Prediction with the SVM model created with 5 features and 3000 samples using default parameters is taking unexpectedely longer time (more than hour) with 5 features and 100000 samples. Is there way of accelerating the prediction?
A few issues to consider here:
Have you standardized your input matrix X? SVM is not scale-invariant, so it could be difficult for the algo to do classification if they takes a large number of raw inputs without proper scaling.
The choice of parameter C: Higher C allows a more complicated non-smooth decision boundary and it takes much more time to fit under this complexity. So decreasing the value C from default 1 to a lower value could accelerate the process.
It's also recommended to choose a proper value of gamma. This could be done via Grid-Search-Cross-Validation.
Here is the code to do grid-search cross validation. I ignore the test set here for simplicity.
import numpy as np
from sklearn.datasets import make_classification
from sklearn.preprocessing import StandardScaler
from sklearn.svm import SVC
from sklearn.pipeline import make_pipeline
from sklearn.grid_search import GridSearchCV
from sklearn.metrics import accuracy_score, recall_score, f1_score, roc_auc_score, make_scorer
# generate some artificial data
X, y = make_classification(n_samples=3000, n_features=5, weights=[0.1, 0.9])
# make a pipeline for convenience
pipe = make_pipeline(StandardScaler(), SVC(kernel='rbf', class_weight='auto'))
# set up parameter space, we want to tune SVC params C and gamma
# the range below is 10^(-5) to 1 for C and 0.01 to 100 for gamma
param_space = dict(svc__C=np.logspace(-5,0,5), svc__gamma=np.logspace(-2, 2, 10))
# choose your customized scoring function, popular choices are f1_score, accuracy_score, recall_score, roc_auc_score
my_scorer = make_scorer(roc_auc_score, greater_is_better=True)
# construct grid search
gscv = GridSearchCV(pipe, param_space, scoring=my_scorer)
gscv.fit(X, y)
# what's the best estimator
gscv.best_params_
Out[20]: {'svc__C': 1.0, 'svc__gamma': 0.21544346900318834}
# what's the best score, in our case, roc_auc_score
gscv.best_score_
Out[22]: 0.86819366014152421
Note: the SVC is still not running very fast. It takes more than 40s to compute 50 possible combinations of params.
%time gscv.fit(X, y)
CPU times: user 42.6 s, sys: 959 ms, total: 43.6 s
Wall time: 43.6 s
Because the number of features is relatively low, I would start with decreasing the penalty parameter. It controls the penalty for mislabeled samples in the train data, and as your data contains 5 features, I guess it is not exactly linearly separable.

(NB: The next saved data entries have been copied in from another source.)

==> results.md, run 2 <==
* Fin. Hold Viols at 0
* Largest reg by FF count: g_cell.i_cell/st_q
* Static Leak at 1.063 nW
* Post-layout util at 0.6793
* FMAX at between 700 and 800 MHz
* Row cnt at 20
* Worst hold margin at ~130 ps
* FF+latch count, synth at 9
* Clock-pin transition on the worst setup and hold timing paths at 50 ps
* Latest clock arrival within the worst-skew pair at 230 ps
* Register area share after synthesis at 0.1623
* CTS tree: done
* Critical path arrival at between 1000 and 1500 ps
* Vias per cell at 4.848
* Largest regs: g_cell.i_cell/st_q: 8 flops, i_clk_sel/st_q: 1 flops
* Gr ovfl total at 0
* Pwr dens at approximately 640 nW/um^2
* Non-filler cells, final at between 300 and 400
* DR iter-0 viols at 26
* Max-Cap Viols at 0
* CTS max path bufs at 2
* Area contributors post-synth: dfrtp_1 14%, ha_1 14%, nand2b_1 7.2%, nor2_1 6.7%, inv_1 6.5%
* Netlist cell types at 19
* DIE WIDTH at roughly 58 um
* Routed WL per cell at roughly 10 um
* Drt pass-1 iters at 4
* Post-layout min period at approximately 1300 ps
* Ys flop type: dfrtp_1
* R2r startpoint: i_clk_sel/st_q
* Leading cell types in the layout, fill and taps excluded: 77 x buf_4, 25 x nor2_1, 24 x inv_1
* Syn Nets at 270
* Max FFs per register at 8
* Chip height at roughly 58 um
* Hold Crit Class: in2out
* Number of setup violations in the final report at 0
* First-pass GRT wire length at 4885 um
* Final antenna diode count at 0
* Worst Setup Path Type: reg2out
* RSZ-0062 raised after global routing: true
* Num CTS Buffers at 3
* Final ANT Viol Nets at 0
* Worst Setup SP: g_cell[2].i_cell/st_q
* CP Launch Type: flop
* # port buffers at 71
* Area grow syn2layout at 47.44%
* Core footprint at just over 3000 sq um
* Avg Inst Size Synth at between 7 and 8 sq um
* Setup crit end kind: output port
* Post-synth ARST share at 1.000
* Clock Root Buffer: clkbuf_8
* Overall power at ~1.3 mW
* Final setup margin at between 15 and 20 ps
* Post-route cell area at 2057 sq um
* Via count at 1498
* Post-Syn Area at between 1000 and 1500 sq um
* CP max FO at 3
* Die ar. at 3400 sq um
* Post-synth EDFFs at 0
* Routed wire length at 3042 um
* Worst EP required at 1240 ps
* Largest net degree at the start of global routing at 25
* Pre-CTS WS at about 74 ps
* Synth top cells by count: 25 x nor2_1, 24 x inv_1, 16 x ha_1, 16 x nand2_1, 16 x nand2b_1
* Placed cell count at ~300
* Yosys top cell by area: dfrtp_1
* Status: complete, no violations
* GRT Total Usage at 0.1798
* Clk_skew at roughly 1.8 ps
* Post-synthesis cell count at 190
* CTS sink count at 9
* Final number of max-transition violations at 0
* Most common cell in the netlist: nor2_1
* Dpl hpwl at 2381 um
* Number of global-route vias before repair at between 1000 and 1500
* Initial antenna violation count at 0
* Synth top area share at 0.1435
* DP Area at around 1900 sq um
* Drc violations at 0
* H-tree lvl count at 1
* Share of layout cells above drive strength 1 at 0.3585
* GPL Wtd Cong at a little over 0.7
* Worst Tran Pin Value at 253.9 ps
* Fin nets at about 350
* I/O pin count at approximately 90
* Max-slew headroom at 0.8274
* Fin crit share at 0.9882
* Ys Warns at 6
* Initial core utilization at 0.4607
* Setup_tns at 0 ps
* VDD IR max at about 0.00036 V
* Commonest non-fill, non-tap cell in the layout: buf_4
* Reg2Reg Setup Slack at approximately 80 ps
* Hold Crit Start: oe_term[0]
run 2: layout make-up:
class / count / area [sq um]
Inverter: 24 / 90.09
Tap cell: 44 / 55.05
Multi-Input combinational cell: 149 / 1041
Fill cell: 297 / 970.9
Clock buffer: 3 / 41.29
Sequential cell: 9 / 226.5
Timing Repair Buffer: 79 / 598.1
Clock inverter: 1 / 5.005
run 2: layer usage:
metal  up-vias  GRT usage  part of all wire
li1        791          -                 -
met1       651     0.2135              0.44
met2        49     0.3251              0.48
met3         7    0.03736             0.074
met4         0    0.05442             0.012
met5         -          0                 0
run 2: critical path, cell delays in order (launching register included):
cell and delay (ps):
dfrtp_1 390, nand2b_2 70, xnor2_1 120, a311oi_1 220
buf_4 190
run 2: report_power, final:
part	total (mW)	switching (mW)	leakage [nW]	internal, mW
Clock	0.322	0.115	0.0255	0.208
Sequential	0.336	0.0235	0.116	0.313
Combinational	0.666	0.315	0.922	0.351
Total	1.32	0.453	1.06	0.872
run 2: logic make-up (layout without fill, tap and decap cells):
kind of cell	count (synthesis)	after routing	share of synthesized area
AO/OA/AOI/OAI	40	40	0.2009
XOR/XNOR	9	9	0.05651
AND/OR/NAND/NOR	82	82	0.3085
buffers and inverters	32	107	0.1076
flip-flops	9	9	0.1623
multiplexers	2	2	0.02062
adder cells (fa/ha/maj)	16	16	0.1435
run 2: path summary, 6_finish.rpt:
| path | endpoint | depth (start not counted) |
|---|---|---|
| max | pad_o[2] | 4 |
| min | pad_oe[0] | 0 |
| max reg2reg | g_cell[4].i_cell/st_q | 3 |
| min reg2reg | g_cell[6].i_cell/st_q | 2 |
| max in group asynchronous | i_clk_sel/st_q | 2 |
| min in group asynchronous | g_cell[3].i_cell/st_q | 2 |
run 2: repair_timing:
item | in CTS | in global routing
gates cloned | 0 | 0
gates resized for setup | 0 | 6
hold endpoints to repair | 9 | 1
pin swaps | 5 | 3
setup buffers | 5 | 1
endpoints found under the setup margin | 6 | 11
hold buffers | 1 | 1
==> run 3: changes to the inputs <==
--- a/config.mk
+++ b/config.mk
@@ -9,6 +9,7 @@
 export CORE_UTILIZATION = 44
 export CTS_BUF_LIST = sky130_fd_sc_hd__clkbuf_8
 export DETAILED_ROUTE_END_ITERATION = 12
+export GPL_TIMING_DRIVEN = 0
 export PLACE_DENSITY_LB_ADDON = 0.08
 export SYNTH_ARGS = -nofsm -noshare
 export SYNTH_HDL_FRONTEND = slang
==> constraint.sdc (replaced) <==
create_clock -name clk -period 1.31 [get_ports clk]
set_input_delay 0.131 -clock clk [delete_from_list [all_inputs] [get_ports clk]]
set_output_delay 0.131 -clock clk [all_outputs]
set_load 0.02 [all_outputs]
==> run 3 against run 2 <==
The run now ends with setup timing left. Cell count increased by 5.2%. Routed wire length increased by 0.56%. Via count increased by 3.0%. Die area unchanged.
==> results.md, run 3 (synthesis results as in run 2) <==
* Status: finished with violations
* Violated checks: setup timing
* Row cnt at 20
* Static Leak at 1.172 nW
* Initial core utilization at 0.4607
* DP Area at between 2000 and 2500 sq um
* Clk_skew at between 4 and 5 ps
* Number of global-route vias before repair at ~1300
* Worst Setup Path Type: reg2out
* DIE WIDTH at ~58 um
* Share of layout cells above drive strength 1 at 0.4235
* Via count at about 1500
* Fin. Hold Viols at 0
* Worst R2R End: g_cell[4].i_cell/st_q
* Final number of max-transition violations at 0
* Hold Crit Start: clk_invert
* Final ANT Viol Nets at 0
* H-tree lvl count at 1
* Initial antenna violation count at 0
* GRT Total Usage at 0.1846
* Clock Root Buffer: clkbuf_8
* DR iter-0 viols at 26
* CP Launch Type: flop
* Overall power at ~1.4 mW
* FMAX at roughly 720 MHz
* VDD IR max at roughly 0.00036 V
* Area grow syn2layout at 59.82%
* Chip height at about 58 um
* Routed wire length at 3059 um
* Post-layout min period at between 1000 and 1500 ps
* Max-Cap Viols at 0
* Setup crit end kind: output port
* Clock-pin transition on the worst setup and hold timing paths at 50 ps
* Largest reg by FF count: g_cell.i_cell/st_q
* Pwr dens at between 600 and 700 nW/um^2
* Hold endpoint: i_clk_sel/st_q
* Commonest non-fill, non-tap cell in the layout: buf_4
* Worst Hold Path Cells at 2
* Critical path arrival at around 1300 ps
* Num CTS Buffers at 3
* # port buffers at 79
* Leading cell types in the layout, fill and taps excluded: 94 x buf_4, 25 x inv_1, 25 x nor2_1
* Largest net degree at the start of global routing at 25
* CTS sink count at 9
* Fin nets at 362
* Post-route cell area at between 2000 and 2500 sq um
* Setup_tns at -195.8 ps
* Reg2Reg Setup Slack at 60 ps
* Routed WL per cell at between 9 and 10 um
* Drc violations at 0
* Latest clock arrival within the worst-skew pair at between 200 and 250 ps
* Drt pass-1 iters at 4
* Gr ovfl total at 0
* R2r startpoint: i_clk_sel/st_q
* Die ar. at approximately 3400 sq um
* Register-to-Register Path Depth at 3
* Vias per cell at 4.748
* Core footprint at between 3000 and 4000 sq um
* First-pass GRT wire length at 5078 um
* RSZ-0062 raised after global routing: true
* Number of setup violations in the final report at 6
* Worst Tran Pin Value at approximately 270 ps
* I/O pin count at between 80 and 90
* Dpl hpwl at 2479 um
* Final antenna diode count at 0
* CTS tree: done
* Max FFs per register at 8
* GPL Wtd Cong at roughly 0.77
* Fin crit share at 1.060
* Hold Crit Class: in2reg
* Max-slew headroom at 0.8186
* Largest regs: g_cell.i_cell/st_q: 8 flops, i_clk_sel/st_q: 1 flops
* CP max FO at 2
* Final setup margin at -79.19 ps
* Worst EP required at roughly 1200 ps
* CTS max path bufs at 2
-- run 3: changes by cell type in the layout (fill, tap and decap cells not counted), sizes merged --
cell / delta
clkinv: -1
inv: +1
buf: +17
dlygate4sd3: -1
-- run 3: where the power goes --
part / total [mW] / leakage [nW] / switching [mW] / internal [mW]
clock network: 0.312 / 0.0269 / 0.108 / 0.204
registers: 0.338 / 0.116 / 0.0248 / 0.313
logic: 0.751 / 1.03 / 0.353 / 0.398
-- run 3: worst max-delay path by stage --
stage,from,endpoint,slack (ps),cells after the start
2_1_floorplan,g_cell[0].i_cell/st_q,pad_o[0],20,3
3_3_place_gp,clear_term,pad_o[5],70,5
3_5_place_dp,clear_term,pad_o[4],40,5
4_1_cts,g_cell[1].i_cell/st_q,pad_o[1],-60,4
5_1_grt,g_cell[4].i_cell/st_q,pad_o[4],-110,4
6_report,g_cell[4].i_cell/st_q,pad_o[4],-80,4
==> src/rtl/trap_event_sel.sv <==
module trap_event_sel
  import trap_pkg::*;
#(
  parameter int XLEN       = 32,
  parameter int IRQ_EN_BIT = 7,
  parameter int CODE_CALL  = 11,
  parameter int CODE_BRK   = 3,
  parameter int CODE_TIMER = 7
) (
  input  logic [ILEN-1:0] instr,
  input  logic            timer_irq,
  input  logic [XLEN-1:0] mstatus,
  input  logic [XLEN-1:0] mie,
  output trap_ev_e        ev,
  output logic [XLEN-2:0] code
);
  localparam int CW = XLEN - 1;

  logic irq_ok;
  assign irq_ok = timer_irq && mstatus[ST_GIE] && mie[IRQ_EN_BIT];

  always_comb begin
    ev   = EV_NONE;
    code = '0;
    if (irq_ok) begin
      ev   = EV_IRQ;
      code = CW'(CODE_TIMER);
    end else if (instr == INSN_ENV_CALL) begin
      ev   = EV_EXC;
      code = CW'(CODE_CALL);
    end else if (instr == INSN_ENV_BREAK) begin
      ev   = EV_EXC;
      code = CW'(CODE_BRK);
    end else if (instr == INSN_M_RETURN) begin
      ev = EV_RET;
    end
  end

  always_comb begin

    masked_irq_chk: assert (irq_ok || ev != EV_IRQ);
  end
endmodule

==> src/rtl/trap_state_calc.sv <==
module trap_state_calc
  import trap_pkg::*;
#(
  parameter int XLEN = 32
) (
  input  trap_ev_e        ev,
  input  logic [XLEN-2:0] code,
  input  logic [XLEN-1:0] pc,
  input  logic            jump_taken,
  input  logic [XLEN-1:0] jump_target,
  input  logic [XLEN-1:0] mstatus,
  input  logic [XLEN-1:0] mtvec,
  input  logic [XLEN-1:0] mepc,
  input  logic [XLEN-1:0] mcause,
  output logic            redirect,
  output logic [XLEN-1:0] redirect_pc,
  output logic            wr_en,
  output logic [XLEN-1:0] mstatus_n,
  output logic [XLEN-1:0] mepc_n,
  output logic [XLEN-1:0] mcause_n
);
  always_comb begin
    redirect    = 1'b0;
    redirect_pc = '0;
    wr_en       = 1'b0;
    mstatus_n   = mstatus;
    mepc_n      = mepc;
    mcause_n    = mcause;
    unique case (ev)
      EV_IRQ, EV_EXC: begin
        redirect    = 1'b1;
        wr_en       = 1'b1;
        redirect_pc = mtvec;
        mstatus_n[ST_PGIE] = mstatus[ST_GIE];
        mstatus_n[ST_GIE]  = 1'b0;
        mstatus_n[ST_PRV_HI:ST_PRV_LO] = 2'b11;
        mcause_n = {ev == EV_IRQ, code};
        mepc_n   = (ev == EV_IRQ && jump_taken) ? jump_target : pc;
      end
      EV_RET: begin
        redirect    = 1'b1;
        wr_en       = 1'b1;
        redirect_pc = mepc;
        mstatus_n[ST_GIE]  = mstatus[ST_PGIE];
        mstatus_n[ST_PGIE] = 1'b1;
        mstatus_n[ST_PRV_HI:ST_PRV_LO] = 2'b11;
      end
      default: ;
    endcase
  end
endmodule

==> src/rtl/trap_ctrl.sv <==
module trap_ctrl
  import trap_pkg::*;
#(
  parameter int XLEN = 32
) (
  input  logic [31:0]     instr,
  input  logic [XLEN-1:0] pc,
  input  logic            jump_taken,
  input  logic [XLEN-1:0] jump_target,
  input  logic            timer_irq,
  input  logic [XLEN-1:0] csr_mstatus,
  input  logic [XLEN-1:0] csr_mie,
  input  logic [XLEN-1:0] csr_mtvec,
  input  logic [XLEN-1:0] csr_mepc,
  input  logic [XLEN-1:0] csr_mcause,
  output logic            redirect,
  output logic [XLEN-1:0] redirect_pc,
  output logic            csr_wr_en,
  output logic [XLEN-1:0] mstatus_nxt,
  output logic [XLEN-1:0] mepc_nxt,
  output logic [XLEN-1:0] mcause_nxt
);
  trap_ev_e        ev;
  logic [XLEN-2:0] code;

  trap_event_sel #(.XLEN(XLEN)) u_sel (
    .instr     (instr),
    .timer_irq (timer_irq),
    .mstatus   (csr_mstatus),
    .mie       (csr_mie),
    .ev        (ev),
    .code      (code)
  );

  trap_state_calc #(.XLEN(XLEN)) u_calc (
    .ev          (ev),
    .code        (code),
    .pc          (pc),
    .jump_taken  (jump_taken),
    .jump_target (jump_target),
    .mstatus     (csr_mstatus),
    .mtvec       (csr_mtvec),
    .mepc        (csr_mepc),
    .mcause      (csr_mcause),
    .redirect    (redirect),
    .redirect_pc (redirect_pc),
    .wr_en       (csr_wr_en),
    .mstatus_n   (mstatus_nxt),
    .mepc_n      (mepc_nxt),
    .mcause_n    (mcause_nxt)
  );

  always_comb begin

    wr_with_redirect_chk: assert (csr_wr_en == redirect);

    entry_gie_clear_chk: assert (!(ev == EV_IRQ || ev == EV_EXC) ||
      (!mstatus_nxt[ST_GIE] && mstatus_nxt[ST_PGIE] == csr_mstatus[ST_GIE]));

    ret_target_chk: assert (ev != EV_RET || redirect_pc == csr_mepc);

    cause_kind_chk: assert (!(ev == EV_IRQ || ev == EV_EXC) ||
      mcause_nxt[XLEN-1] == (ev == EV_IRQ));

    idle_quiet_chk: assert (redirect || (mepc_nxt == csr_mepc && mcause_nxt == csr_mcause));
  end
endmodule

==> config.mk <==
export PLATFORM = sky130hd
export DESIGN_NAME = trap_ctrl
export DESIGN_NICKNAME = d
export VERILOG_FILES = /design/src/rtl/trap_pkg.sv /design/src/rtl/trap_event_sel.sv /design/src/rtl/trap_state_calc.sv /design/src/rtl/trap_ctrl.sv
export SDC_FILE = /design/constraint.sdc
export NUM_CORES = 1
export LEC_CHECK = 0
export CORE_AREA = 2 2 149 151
export DETAILED_ROUTE_END_ITERATION = 10
export DIE_AREA = 0 0 151 153
export PLACE_DENSITY = 0.5
export REMOVE_ABC_BUFFERS = 1
export SETUP_SLACK_MARGIN = 0.1
export SYNTH_ARGS = -nofsm -noshare
export SYNTH_HDL_FRONTEND = slang
export SYNTH_SLANG_ARGS = --single-unit
export TNS_END_PERCENT = 1
==> constraint.sdc <==
create_clock -name vclk -period 3.73
set_clock_uncertainty 0.05 [all_clocks]
set_input_delay 0.5595 -clock vclk [all_inputs]
set_output_delay 0.5595 -clock vclk [all_outputs]
set_load 0.01 [all_outputs]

Generally, this parameter (C) allows the classifier to have larger margin on the account of higher accuracy (see this for more information)

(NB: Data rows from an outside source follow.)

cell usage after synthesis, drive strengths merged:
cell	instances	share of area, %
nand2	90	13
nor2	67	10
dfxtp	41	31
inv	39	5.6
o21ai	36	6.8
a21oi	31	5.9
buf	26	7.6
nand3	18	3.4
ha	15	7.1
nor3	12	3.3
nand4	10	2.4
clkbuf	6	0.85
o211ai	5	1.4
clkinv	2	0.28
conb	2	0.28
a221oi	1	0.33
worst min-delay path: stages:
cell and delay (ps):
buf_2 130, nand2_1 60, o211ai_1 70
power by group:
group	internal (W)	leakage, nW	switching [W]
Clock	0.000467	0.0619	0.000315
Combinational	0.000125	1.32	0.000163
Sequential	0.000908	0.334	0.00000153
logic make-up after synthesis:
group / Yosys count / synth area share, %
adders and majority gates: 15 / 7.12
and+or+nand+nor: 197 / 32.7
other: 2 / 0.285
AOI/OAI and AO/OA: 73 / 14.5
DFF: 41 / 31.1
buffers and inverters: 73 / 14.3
==> src/rtl/buserr_data.sv <==
module buserr_data
  import buserr_pkg::*;
#(
  parameter int NREG  = 8,
  parameter int AW    = 32,
  parameter int DW    = 32,
  parameter int LANES = DW / 8,
  parameter int SW    = NREG + 5
) (
  input  logic             clk,
  input  logic             rstN,
  input  ctrlStrobe_t      strobe,
  input  logic [NREG-1:0]  regionSet,
  input  logic [AW-1:0]    accAddr,
  input  logic [DW-1:0]    rdData,
  input  logic [LANES-1:0] rdParity,
  output logic [LANES-1:0] laneFault,
  output logic             anyErr,
  output logic [SW-1:0]    status,
  output logic             irq,
  output logic [AW-1:0]    logAddr,
  output logic [DW-1:0]    logData,
  output logic [LANES-1:0] logParity
);
  localparam int OFFW = $clog2(LANES);

  logic [AW-1:0]   addrQ;
  logic [NREG-1:0] flagsQ;
  logic [3:0]      errQ;
  logic [3:0]      errNew;
  logic [AW-1:0]   addrPick;

  for (genvar g = 0; g < LANES; g++) begin : g_lane
    assign laneFault[g] = ~(^{rdData[8*g +: 8], rdParity[g]});
  end

  always_ff @(posedge clk) begin
    if (!rstN) addrQ <= '0;
    else if (strobe.latchAcc) addrQ <= accAddr;
  end

  assign errNew = {strobe.setMulti, strobe.setNoHit, strobe.setTimeout, strobe.setParity};

  always_ff @(posedge clk) begin
    if (!rstN) begin
      flagsQ <= '0;
      errQ   <= '0;
    end else if (strobe.clear) begin
      flagsQ <= regionSet;
      errQ   <= errNew;
    end else begin
      flagsQ <= flagsQ | regionSet;
      errQ   <= errQ | errNew;
    end
  end

  always_comb begin
    unique case (strobe.addrSel)
      ADDR_WORD:  addrPick = {addrQ[AW-1:OFFW], {OFFW{1'b0}}};
      ADDR_LATCH: addrPick = addrQ;
      default:    addrPick = accAddr;
    endcase
  end

  always_ff @(posedge clk) begin
    if (!rstN) begin
      logAddr   <= '0;
      logData   <= '0;
      logParity <= '0;
    end else begin
      if (strobe.capture) logAddr <= addrPick;
      if (strobe.captureData) begin
        logData   <= rdData;
        logParity <= rdParity;
      end
    end
  end

  assign anyErr = |errQ;
  assign irq    = anyErr;
  assign status = {errQ, 1'b0, flagsQ};
endmodule

==> src/rtl/buserr_monitor.sv <==
module buserr_monitor
  import buserr_pkg::*;
#(
  parameter int NREG  = 8,
  parameter int AW    = 32,
  parameter int DW    = 32,
  parameter int LANES = DW / 8,
  parameter int SW    = NREG + 5
) (
  input  logic             clk,
  input  logic             rstN,
  input  logic             accValid,
  input  logic [AW-1:0]    accAddr,
  input  logic [NREG-1:0]  regionHit,
  input  logic [NREG-1:0]  parityEn,
  input  logic             rdValid,
  input  logic [DW-1:0]    rdData,
  input  logic [LANES-1:0] rdParity,
  input  logic             timeoutPulse,
  input  logic             statusRead,
  output logic [SW-1:0]    status,
  output logic             irq,
  output logic [AW-1:0]    logAddr,
  output logic [DW-1:0]    logData,
  output logic [LANES-1:0] logParity
);
  ctrlStrobe_t      strobe;
  logic [NREG-1:0]  regionSet;
  logic [LANES-1:0] laneFault;
  logic             anyErr;

  buserr_ctrl #(.NREG(NREG), .LANES(LANES)) u_ctrl (
    .clk(clk), .rstN(rstN), .accValid(accValid), .regionHit(regionHit),
    .parityEn(parityEn), .rdValid(rdValid), .laneFault(laneFault),
    .timeoutPulse(timeoutPulse), .statusRead(statusRead), .anyErr(anyErr),
    .strobe(strobe), .regionSet(regionSet)
  );

  buserr_data #(.NREG(NREG), .AW(AW), .DW(DW), .LANES(LANES), .SW(SW)) u_data (
    .clk(clk), .rstN(rstN), .strobe(strobe), .regionSet(regionSet),
    .accAddr(accAddr), .rdData(rdData), .rdParity(rdParity),
    .laneFault(laneFault), .anyErr(anyErr), .status(status), .irq(irq),
    .logAddr(logAddr), .logData(logData), .logParity(logParity)
  );
endmodule

==> config.mk <==
export PLATFORM = sky130hd
export DESIGN_NAME = buserr_monitor
export DESIGN_NICKNAME = d
export VERILOG_FILES = /design/src/rtl/buserr_pkg.sv /design/src/rtl/buserr_ctrl.sv /design/src/rtl/buserr_data.sv /design/src/rtl/buserr_monitor.sv
export SDC_FILE = /design/constraint.sdc
export NUM_CORES = 1
export LEC_CHECK = 0
export ABC_AREA = 1
export BUFFER_PORTS_ARGS = -buffer_cell sky130_fd_sc_hd__clkbuf_2
export CAP_MARGIN = 0
export CORE_MARGIN = 2
export CORE_UTILIZATION = 56
export CTS_BUF_LIST = sky130_fd_sc_hd__clkbuf_16
export DETAILED_ROUTE_END_ITERATION = 8
export MAX_ROUTING_LAYER = met4
export PLACE_DENSITY = 0.89
export SLEW_MARGIN = 40
export SYNTH_ARGS = -nofsm -noshare
export SYNTH_HDL_FRONTEND = slang
export SYNTH_SLANG_ARGS = --single-unit
==> constraint.sdc <==
create_clock -name clk -period 8.9 [get_ports clk]
set_clock_uncertainty 0.05 [all_clocks]
set_input_delay 1.335 -clock clk [delete_from_list [all_inputs] [get_ports clk]]
set_output_delay 1.335 -clock clk [all_outputs]
set_load 0.05 [all_outputs]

By default, C=1.0. Start with svm = SVC(C=0.1) and see how it goes.
One reason might be that the parameter gamma is not the same.
By default sklearn.svm.SVC uses RBF kernel and gamma is 0.0, in which case 1/n_features will be used instead. So gamma is different given different number of features.
In terms of suggestions, I agree with Jianxun's answer.